Records for the exercise section start

## src/rtl/phy_rx_deframer.sv

```systemverilog
// phy_rx_deframer
//   Receive-side deframer for the 1-bit serial stream produced by the TX
//   serializer. Hunts for the idle/comma symbol to find byte alignment.
//   It declares the link active after BC_LOCK consecutive aligned idle bytes.
//   It then de-interleaves bytes round-robin into four 8-bit lanes.
//
// Ports
//   clk_32f      in   bit clock, all logic on its rising edge
//   reset        in   synchronous active-low reset
//   data_in      in   serial stream, MSB of each byte first
//   active       out  high while aligned and locked
//   byte_out     out  last assembled byte
//   byte_valid   out  one-cycle pulse per assembled byte
//   data_out0..3 out  lane registers (lane 0 first in TX mux order)
//   valid_out0..3 out lane valid: last slot of that lane carried a non-idle byte
//   frame_done   out  one-cycle pulse when the lane 3 slot is written
module phy_rx_deframer #(
    parameter logic [7:0]  BC_SYMBOL = 8'hBC,
    parameter int unsigned BC_LOCK   = 4
) (
    input  logic       clk_32f,
    input  logic       reset,
    input  logic       data_in,
    output logic       active,
    output logic [7:0] byte_out,
    output logic       byte_valid,
    output logic [7:0] data_out0,
    output logic [7:0] data_out1,
    output logic [7:0] data_out2,
    output logic [7:0] data_out3,
    output logic       valid_out0,
    output logic       valid_out1,
    output logic       valid_out2,
    output logic       valid_out3,
    output logic       frame_done
);

    localparam logic [3:0] LOCK_CNT = 4'(BC_LOCK);

    typedef enum logic [1:0] {
        ST_HUNT,
        ST_SYNC,
        ST_ACTIVE
    } state_e;

    state_e      state_q, state_d;
    // Only the previous 7 bits are stored; the 8th bit of a candidate byte
    // is always the live data_in bit.
    logic [6:0]  sr_q, sr_d;
    logic [2:0]  bit_cnt_q, bit_cnt_d;
    logic [3:0]  bc_cnt_q, bc_cnt_d;
    logic [1:0]  lane_cnt_q, lane_cnt_d;
    logic [7:0]  byte_q, byte_d;
    logic        byte_valid_q, byte_valid_d;
    logic [7:0]  lane_data_q [4];
    logic [7:0]  lane_data_d [4];
    logic [3:0]  lane_vld_q, lane_vld_d;
    logic        frame_done_q, frame_done_d;

    logic [7:0]  cand;
    logic        boundary;
    logic        cand_is_bc;

    assign cand       = {sr_q, data_in};
    assign boundary   = (bit_cnt_q == 3'd7);
    assign cand_is_bc = (cand == BC_SYMBOL);

    always_comb begin
        state_d      = state_q;
        sr_d         = cand[6:0];
        bit_cnt_d    = bit_cnt_q + 3'd1;
        bc_cnt_d     = bc_cnt_q;
        lane_cnt_d   = lane_cnt_q;
        byte_d       = byte_q;
        byte_valid_d = 1'b0;
        lane_data_d  = lane_data_q;
        lane_vld_d   = lane_vld_q;
        frame_done_d = 1'b0;

        case (state_q)
            ST_HUNT: begin
                // Bit phase is undefined until a match; the cycle after a
                // match is bit 0 of the next aligned byte.
                bit_cnt_d = '0;
                if (cand_is_bc) begin
                    bc_cnt_d = 4'd1;
                    if (LOCK_CNT == 4'd1) begin
                        state_d    = ST_ACTIVE;
                        lane_cnt_d = '0;
                    end else begin
                        state_d = ST_SYNC;
                    end
                end
            end

            ST_SYNC: begin
                if (boundary) begin
                    if (cand_is_bc) begin
                        if (bc_cnt_q + 4'd1 == LOCK_CNT) begin
                            state_d    = ST_ACTIVE;
                            lane_cnt_d = '0;
                        end
                        bc_cnt_d = bc_cnt_q + 4'd1;
                    end else begin
                        state_d  = ST_HUNT;
                        bc_cnt_d = '0;
                    end
                end
            end

            ST_ACTIVE: begin
                if (boundary) begin
                    byte_d                  = cand;
                    byte_valid_d            = 1'b1;
                    lane_data_d[lane_cnt_q] = cand;
                    lane_vld_d[lane_cnt_q]  = !cand_is_bc;
                    lane_cnt_d              = lane_cnt_q + 2'd1;
                    frame_done_d            = (lane_cnt_q == 2'd3);
                end
            end

            default: state_d = ST_HUNT;
        endcase
    end

    always_ff @(posedge clk_32f) begin
        if (!reset) begin
            state_q      <= ST_HUNT;
            sr_q         <= '0;
            bit_cnt_q    <= '0;
            bc_cnt_q     <= '0;
            lane_cnt_q   <= '0;
            byte_q       <= '0;
            byte_valid_q <= 1'b0;
            lane_data_q  <= '{default: '0};
            lane_vld_q   <= '0;
            frame_done_q <= 1'b0;
        end else begin
            state_q      <= state_d;
            sr_q         <= sr_d;
            bit_cnt_q    <= bit_cnt_d;
            bc_cnt_q     <= bc_cnt_d;
            lane_cnt_q   <= lane_cnt_d;
            byte_q       <= byte_d;
            byte_valid_q <= byte_valid_d;
            lane_data_q  <= lane_data_d;
            lane_vld_q   <= lane_vld_d;
            frame_done_q <= frame_done_d;
        end
    end

    assign active     = (state_q == ST_ACTIVE);
    assign byte_out   = byte_q;
    assign byte_valid = byte_valid_q;
    assign data_out0  = lane_data_q[0];
    assign data_out1  = lane_data_q[1];
    assign data_out2  = lane_data_q[2];
    assign data_out3  = lane_data_q[3];
    assign valid_out0 = lane_vld_q[0];
    assign valid_out1 = lane_vld_q[1];
    assign valid_out2 = lane_vld_q[2];
    assign valid_out3 = lane_vld_q[3];
    assign frame_done = frame_done_q;

endmodule

```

Records for the exercise section end

*What you have to do*: Give back the full listing, exactly as it stands.

*Solution to the exercise*:
## src/rtl/phy_rx_deframer.sv

```systemverilog
// phy_rx_deframer
//   Receive-side deframer for the 1-bit serial stream produced by the TX
//   serializer. Hunts for the idle/comma symbol to find byte alignment.
//   It declares the link active after BC_LOCK consecutive aligned idle bytes.
//   It then de-interleaves bytes round-robin into four 8-bit lanes.
//
// Ports
//   clk_32f      in   bit clock, all logic on its rising edge
//   reset        in   synchronous active-low reset
//   data_in      in   serial stream, MSB of each byte first
//   active       out  high while aligned and locked
//   byte_out     out  last assembled byte
//   byte_valid   out  one-cycle pulse per assembled byte
//   data_out0..3 out  lane registers (lane 0 first in TX mux order)
//   valid_out0..3 out lane valid: last slot of that lane carried a non-idle byte
//   frame_done   out  one-cycle pulse when the lane 3 slot is written
module phy_rx_deframer #(
    parameter logic [7:0]  BC_SYMBOL = 8'hBC,
    parameter int unsigned BC_LOCK   = 4
) (
    input  logic       clk_32f,
    input  logic       reset,
    input  logic       data_in,
    output logic       active,
    output logic [7:0] byte_out,
    output logic       byte_valid,
    output logic [7:0] data_out0,
    output logic [7:0] data_out1,
    output logic [7:0] data_out2,
    output logic [7:0] data_out3,
    output logic       valid_out0,
    output logic       valid_out1,
    output logic       valid_out2,
    output logic       valid_out3,
    output logic       frame_done
);

    localparam logic [3:0] LOCK_CNT = 4'(BC_LOCK);

    typedef enum logic [1:0] {
        ST_HUNT,
        ST_SYNC,
        ST_ACTIVE
    } state_e;

    state_e      state_q, state_d;
    // Only the previous 7 bits are stored; the 8th bit of a candidate byte
    // is always the live data_in bit.
    logic [6:0]  sr_q, sr_d;
    logic [2:0]  bit_cnt_q, bit_cnt_d;
    logic [3:0]  bc_cnt_q, bc_cnt_d;
    logic [1:0]  lane_cnt_q, lane_cnt_d;
    logic [7:0]  byte_q, byte_d;
    logic        byte_valid_q, byte_valid_d;
    logic [7:0]  lane_data_q [4];
    logic [7:0]  lane_data_d [4];
    logic [3:0]  lane_vld_q, lane_vld_d;
    logic        frame_done_q, frame_done_d;

    logic [7:0]  cand;
    logic        boundary;
    logic        cand_is_bc;

    assign cand       = {sr_q, data_in};
    assign boundary   = (bit_cnt_q == 3'd7);
    assign cand_is_bc = (cand == BC_SYMBOL);

    always_comb begin
        state_d      = state_q;
        sr_d         = cand[6:0];
        bit_cnt_d    = bit_cnt_q + 3'd1;
        bc_cnt_d     = bc_cnt_q;
        lane_cnt_d   = lane_cnt_q;
        byte_d       = byte_q;
        byte_valid_d = 1'b0;
        lane_data_d  = lane_data_q;
        lane_vld_d   = lane_vld_q;
        frame_done_d = 1'b0;

        case (state_q)
            ST_HUNT: begin
                // Bit phase is undefined until a match; the cycle after a
                // match is bit 0 of the next aligned byte.
                bit_cnt_d = '0;
                if (cand_is_bc) begin
                    bc_cnt_d = 4'd1;
                    if (LOCK_CNT == 4'd1) begin
                        state_d    = ST_ACTIVE;
                        lane_cnt_d = '0;
                    end else begin
                        state_d = ST_SYNC;
                    end
                end
            end

            ST_SYNC: begin
                if (boundary) begin
                    if (cand_is_bc) begin
                        if (bc_cnt_q + 4'd1 == LOCK_CNT) begin
                            state_d    = ST_ACTIVE;
                            lane_cnt_d = '0;
                        end
                        bc_cnt_d = bc_cnt_q + 4'd1;
                    end else begin
                        state_d  = ST_HUNT;
                        bc_cnt_d = '0;
                    end
                end
            end

            ST_ACTIVE: begin
                if (boundary) begin
                    byte_d                  = cand;
                    byte_valid_d            = 1'b1;
                    lane_data_d[lane_cnt_q] = cand;
                    lane_vld_d[lane_cnt_q]  = !cand_is_bc;
                    lane_cnt_d              = lane_cnt_q + 2'd1;
                    frame_done_d            = (lane_cnt_q == 2'd3);
                end
            end

            default: state_d = ST_HUNT;
        endcase
    end

    always_ff @(posedge clk_32f) begin
        if (!reset) begin
            state_q      <= ST_HUNT;
            sr_q         <= '0;
            bit_cnt_q    <= '0;
            bc_cnt_q     <= '0;
            lane_cnt_q   <= '0;
            byte_q       <= '0;
            byte_valid_q <= 1'b0;
            lane_data_q  <= '{default: '0};
            lane_vld_q   <= '0;
            frame_done_q <= 1'b0;
        end else begin
            state_q      <= state_d;
            sr_q         <= sr_d;
            bit_cnt_q    <= bit_cnt_d;
            bc_cnt_q     <= bc_cnt_d;
            lane_cnt_q   <= lane_cnt_d;
            byte_q       <= byte_d;
            byte_valid_q <= byte_valid_d;
            lane_data_q  <= lane_data_d;
            lane_vld_q   <= lane_vld_d;
            frame_done_q <= frame_done_d;
        end
    end

    assign active     = (state_q == ST_ACTIVE);
    assign byte_out   = byte_q;
    assign byte_valid = byte_valid_q;
    assign data_out0  = lane_data_q[0];
    assign data_out1  = lane_data_q[1];
    assign data_out2  = lane_data_q[2];
    assign data_out3  = lane_data_q[3];
    assign valid_out0 = lane_vld_q[0];
    assign valid_out1 = lane_vld_q[1];
    assign valid_out2 = lane_vld_q[2];
    assign valid_out3 = lane_vld_q[3];
    assign frame_done = frame_done_q;

endmodule

```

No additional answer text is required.